Short abstract to the handouts
In this presentation we will try to answer following questions: (1) what is the magnitude of medical radiation exposure compared to other EU countries, (2) how is medical exposure measured (especially in computed tomography (CT), (3) what are the involved stochastic health effects? A recent EU report (radiation protection no. 180, 2014) estimated the average effective dose (E) from medical exposure in Belgium to be around 2 mSv per year, which equals more or less the annual dose of natural background radiation. This is the highest value in the EU and can be explained by the high frequency of radiology procedures: with about 250 procedures per 1000 of population, Belgium has the highest frequency of procedures. Most EU countries are between 100 and 200 procedures per 1000 population. We learn that the assessment of effective dose from medical exposure—and especially CT—can be problematic due to the large heterogenic exposure geometry.

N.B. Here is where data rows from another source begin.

## config.mk

```make
export PLATFORM = sky130hd
export DESIGN_NAME = cascaded_biquad_q14_filter_core_flat
export DESIGN_NICKNAME = d
export VERILOG_FILES = /design/src/cbq_pkg.sv /design/src/cbq_if.sv /design/src/cascaded_biquad_q14_filter_core.sv /design/src/flat_wrapper.sv
export SDC_FILE = /design/constraint.sdc
export NUM_CORES = 2
export LEC_CHECK = 0
export ABC_CLOCK_PERIOD_IN_PS = 6900
export BUFFER_PORTS_ARGS = -buffer_cell sky130_fd_sc_hd__buf_4
export CAP_MARGIN = 15
export CORE_UTILIZATION = 30
export DETAILED_ROUTE_END_ITERATION = 10
export PLACE_DENSITY_LB_ADDON = 0.25
export SYNTH_ARGS = -nofsm -noshare
export SYNTH_HDL_FRONTEND = slang
export SYNTH_SLANG_ARGS = --single-unit
```

## constraint.sdc

```tcl
create_clock -name clk -period 6.9 [get_ports clk]
set_input_delay 1.035 -clock clk [delete_from_list [all_inputs] [get_ports clk]]
set_output_delay 1.035 -clock clk [all_outputs]
set_load 0.02 [all_outputs]
```
===== src/multi_servo_slew_limiter_top.sv =====
// ----------------------------------------------------------------------------
// multi_servo_slew_limiter_top
// Servo table with slew limiting and a rounded linear pulse map.
// ----------------------------------------------------------------------------
// Usage: drive a command on the input ports and raise start while busy
// is low; the word is taken on that edge. Results come out one cycle wide
// on valid_o, last_o marks the final word of a command. The receiver
// cannot stall, so every result is taken when shown.
// Flow: set speed, stop-free invalid and unused commands go from the
// accepting edge straight to their acknowledgement; single moves first
// pass the walk state, broadcasts walk the whole table. Define and each
// moved servo of a tick run the pulse mapper: a request, then capture,
// multiply, 28 restoring divide steps, saturate and done in the mapper,
// then an emit step. A tick first walks the table one entry per cycle,
// then maps each moved servo in table order. A define of a valid servo
// shows its pulse first and its acknowledgement after it.
// Reset clears the whole servo table and the sequencer at once.
// ----------------------------------------------------------------------------
`timescale 1ns / 1ps
module multi_servo_slew_limiter_top (
  input  logic        clk_i,
  input  logic        rst_ni,
  input  logic        start,
  output logic        busy,
  input  logic [2:0]  kind_i,
  input  logic [7:0]  servo_id_i,
  input  logic [7:0]  angle_i,
  input  logic [7:0]  speed_i,
  input  logic [7:0]  min_angle_i,
  input  logic [7:0]  max_angle_i,
  input  logic [15:0] min_pulse_us_i,
  input  logic [15:0] max_pulse_us_i,
  input  logic [3:0]  channel_i,
  output logic        valid_o,
  output logic        is_pulse_o,
  output logic        accepted_o,
  output logic [7:0]  out_servo_o,
  output logic [3:0]  out_channel_o,
  output logic [15:0] pulse_us_o,
  output logic [7:0]  current_angle_o,
  output logic [7:0]  target_angle_o,
  output logic [4:0]  step_speed_o,
  output logic        moving_o,
  output logic        any_moving_o,
  output logic        last_o
);
  import msl_pkg::*;

  typedef enum logic [6:0] {
    S_IDLE  = 7'b0000001,
    S_WALK  = 7'b0000010,
    S_TICK  = 7'b0000100,
    S_MAP   = 7'b0001000,
    S_WAIT  = 7'b0010000,
    S_EMITP = 7'b0100000,
    S_ACK   = 7'b1000000
  } st_e;

  logic [7:0]  cur_q [NumServos], tgt_q [NumServos], lo_a_q [NumServos];
  logic [7:0]  hi_a_q [NumServos], home_q [NumServos];
  logic [15:0] lo_p_q [NumServos], hi_p_q [NumServos];
  logic [4:0]  spd_q [NumServos];
  logic [3:0]  chn_q [NumServos];
  logic [NumServos-1:0] mov_q, moved_q;

  st_e        st_q;
  kind_e      kind_q;
  logic [7:0] sid_q, ang_q;
  logic [IdW:0] idx_q;
  logic       valid_q;
  logic [IdW-1:0] id;
  logic [IdW-1:0] ix;
  logic       more;
  logic       out_v_q;
  map_req_t   mreq;
  map_rsp_t   mrsp;
  logic [7:0] clamp_a;
  logic [7:0] mv_a;

  assign id  = valid_q ? sid_q[IdW-1:0] : '0;
  assign ix  = idx_q[IdW-1:0];
  assign busy = (st_q != S_IDLE);

  // clamp helper for move commands on the walking index or the addressed id
  function automatic logic [7:0] clampf(input logic [7:0] a, input logic [7:0] lo,
                                        input logic [7:0] hi);
    if (a < lo) return lo;
    if (a > hi) return hi;
    return a;
  endfunction

  assign mv_a    = (kind_q == KIND_MOVE_TO) ? ang_q : home_q[id];
  assign clamp_a = clampf(mv_a, lo_a_q[id], hi_a_q[id]);

  always_comb begin
    mreq.start  = (st_q == S_MAP);
    mreq.angle  = cur_q[ix];
    mreq.lo_ang = lo_a_q[ix];
    mreq.hi_ang = hi_a_q[ix];
    mreq.lo_pls = lo_p_q[ix];
    mreq.hi_pls = hi_p_q[ix];
  end

  msl_pulse_map u_map (.clk_i(clk_i), .rst_ni(rst_ni), .req_i(mreq), .rsp_o(mrsp));

  // any moved servo still left after the current index
  always_comb begin
    more = 1'b0;
    for (int k = 0; k < NumServos; k++)
      if ((IdW+1)'(k) > idx_q && moved_q[k]) more = 1'b1;
  end

  logic [7:0] d_ang, tc;
  logic [8:0] dmag;
  always_comb begin
    dmag = (tgt_q[ix] >= cur_q[ix]) ? 9'(tgt_q[ix] - cur_q[ix])
                                     : 9'(cur_q[ix] - tgt_q[ix]);
    tc   = (tgt_q[ix] > cur_q[ix]) ? cur_q[ix] + 8'(spd_q[ix])
                                    : cur_q[ix] - 8'(spd_q[ix]);
    d_ang = tc;
  end

  always_ff @(posedge clk_i or negedge rst_ni) begin
    if (!rst_ni) begin
      st_q <= S_IDLE; out_v_q <= 1'b0; mov_q <= '0; moved_q <= '0; idx_q <= '0;
      kind_q <= KIND_NONE; sid_q <= '0; ang_q <= '0; valid_q <= 1'b0;
      for (int k = 0; k < NumServos; k++) begin
        cur_q[k] <= '0; tgt_q[k] <= '0; lo_a_q[k] <= '0; hi_a_q[k] <= '0;
        home_q[k] <= '0; lo_p_q[k] <= '0; hi_p_q[k] <= '0; spd_q[k] <= '0;
        chn_q[k] <= '0;
      end
    end else begin
      out_v_q <= 1'b0;
      unique case (st_q)
        S_IDLE: if (start) begin
          kind_q  <= kind_e'(kind_i);
          sid_q   <= servo_id_i;
          ang_q   <= angle_i;
          valid_q <= (servo_id_i < 8'(NumServos));
          idx_q   <= '0;
          st_q    <= S_ACK;
          if (servo_id_i < 8'(NumServos)) begin
            unique case (kind_e'(kind_i))
              KIND_DEFINE: begin
                lo_a_q[servo_id_i[IdW-1:0]] <= min_angle_i;
                hi_a_q[servo_id_i[IdW-1:0]] <= max_angle_i;
                lo_p_q[servo_id_i[IdW-1:0]] <= min_pulse_us_i;
                hi_p_q[servo_id_i[IdW-1:0]] <= max_pulse_us_i;
                chn_q[servo_id_i[IdW-1:0]]  <= channel_i;
                home_q[servo_id_i[IdW-1:0]] <= angle_i;
                cur_q[servo_id_i[IdW-1:0]]  <= angle_i;
                tgt_q[servo_id_i[IdW-1:0]]  <= angle_i;
                mov_q[servo_id_i[IdW-1:0]]  <= 1'b0;
                spd_q[servo_id_i[IdW-1:0]]  <= clamp_speed(speed_i);
                idx_q <= (IdW+1)'(servo_id_i[IdW-1:0]);
                st_q  <= S_MAP;
              end
              KIND_SET_SPD: spd_q[servo_id_i[IdW-1:0]] <= clamp_speed(speed_i);
              default: ;
            endcase
          end
          unique case (kind_e'(kind_i))
            KIND_STOP_ALL, KIND_HOME_ALL: st_q <= S_WALK;
            KIND_TICK: begin
              moved_q <= mov_q;
              st_q    <= S_TICK;
            end
            KIND_DEFINE: if (servo_id_i >= 8'(NumServos)) st_q <= S_ACK;
            default: ;
          endcase
          if ((kind_e'(kind_i) == KIND_MOVE_TO || kind_e'(kind_i) == KIND_HOME_ONE)
              && servo_id_i < 8'(NumServos))
            st_q <= S_WALK;
        end
        S_WALK: begin
          // one table entry per cycle for broadcasts, one for single moves
          if (kind_q == KIND_STOP_ALL) begin
            tgt_q[ix] <= cur_q[ix];
            mov_q[ix] <= 1'b0;
          end else if (kind_q == KIND_HOME_ALL) begin
            tgt_q[ix] <= clampf(home_q[ix], lo_a_q[ix], hi_a_q[ix]);
            mov_q[ix] <= (cur_q[ix] != clampf(home_q[ix], lo_a_q[ix], hi_a_q[ix]));
          end else begin
            tgt_q[id] <= clamp_a;
            mov_q[id] <= (cur_q[id] != clamp_a);
          end
          idx_q <= idx_q + 1'b1;
          if (kind_q != KIND_STOP_ALL && kind_q != KIND_HOME_ALL) st_q <= S_ACK;
          else if (idx_q == (IdW+1)'(NumServos - 1)) st_q <= S_ACK;
        end
        S_TICK: begin
          if (mov_q[ix]) begin
            if (dmag <= 9'(spd_q[ix])) begin
              cur_q[ix] <= tgt_q[ix];
              mov_q[ix] <= 1'b0;
            end else cur_q[ix] <= d_ang;
          end
          if (idx_q == (IdW+1)'(NumServos - 1)) begin
            if (moved_q == '0) st_q <= S_IDLE;
            else begin
              idx_q <= '0;
              st_q  <= moved_q[0] ? S_MAP : S_EMITP;
            end
          end else idx_q <= idx_q + 1'b1;
        end
        S_MAP:  st_q <= S_WAIT;
        S_WAIT: if (mrsp.done) begin
          out_v_q <= 1'b1;
          st_q    <= S_EMITP;
        end
        S_EMITP: begin
          // skip to the next moved servo, or finish; a define goes on to its acknowledgement
          if (kind_q == KIND_DEFINE) st_q <= S_ACK;
          else if (!more) st_q <= S_IDLE;
          else begin
            idx_q <= idx_q + 1'b1;
            st_q  <= moved_q[ix + 1'b1] ? S_MAP : S_EMITP;
          end
        end
        S_ACK: begin
          if (!out_v_q) begin
            out_v_q <= 1'b1;
            st_q    <= S_IDLE;
          end
        end
        default: st_q <= S_IDLE;
      endcase
    end
  end

  // result register
  logic        is_p_q, acc_q, last_q, mv_q, any_q;
  logic [7:0]  osv_q, oca_q, ota_q;
  logic [3:0]  och_q;
  logic [15:0] opl_q;
  logic [4:0]  osp_q;
  logic        pulse_evt, ack_evt;
  logic [IdW-1:0] rix;

  assign pulse_evt = (st_q == S_WAIT) && mrsp.done;
  assign ack_evt   = (st_q == S_ACK) && !out_v_q;
  assign rix       = pulse_evt ? ix : id;

  always_ff @(posedge clk_i) begin
    if (pulse_evt || ack_evt) begin
      is_p_q <= pulse_evt;
      acc_q  <= pulse_evt ? 1'b1 : (valid_q && kind_q != KIND_TICK && kind_q != KIND_NONE);
      osv_q  <= pulse_evt ? 8'(ix) : sid_q;
      opl_q  <= pulse_evt ? mrsp.pulse : 16'd0;
      last_q <= pulse_evt ? (kind_q == KIND_TICK && !more) : 1'b1;
      any_q  <= (mov_q != '0);
      if (pulse_evt || (valid_q && kind_q != KIND_NONE)) begin
        och_q <= chn_q[rix]; oca_q <= cur_q[rix]; ota_q <= tgt_q[rix];
        osp_q <= spd_q[rix]; mv_q <= mov_q[rix];
      end else begin
        och_q <= '0; oca_q <= '0; ota_q <= '0; osp_q <= '0; mv_q <= 1'b0;
      end
    end
  end

  assign valid_o = out_v_q;
  assign is_pulse_o = is_p_q;
  assign accepted_o = acc_q;
  assign out_servo_o = osv_q;
  assign out_channel_o = och_q;
  assign pulse_us_o = opl_q;
  assign current_angle_o = oca_q;
  assign target_angle_o = ota_q;
  assign step_speed_o = osp_q;
  assign moving_o = mv_q;
  assign any_moving_o = any_q;
  assign last_o = last_q;
endmodule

We describe three methods to estimate organ and effective dose which have increasing level of complexity and cost: (1) generic Dose Length Product (DLP) to E coefficients, computer simulations with a (2) mathematical and a (3) detailed voxel model which is based on the actual patient images. Radiation effects from low doses (< 100 mSv) remain a debated issue. There are different models reported to extrapolate the effects which are observed at mediocre (between 100–2500 mSv) doses towards zero dose. The model which is currently the most defended is the linear no threshold (LNT) hypothesis. Population cancer risk estimates from medical exposures are typically based on these models. More recently, direct epidemiological studies are also reported on cancer risk in people exposed to CT in childhood or adolescence. However, we should acknowledge that our current knowledge on low dose effects remains inconclusive and we should avoid giving absolute estimates of cancer induction from medical exposure. Even patient dose estimations have many inherent limitations. Automated patient dose registration systems might help to improve accuracy in the future. Above all, the alara principle must prevail: doses should be kept as low as reasonably achievable by continuously optimizing scan protocols and by implementing new technological advantages.
The author declares that they have no competing interests.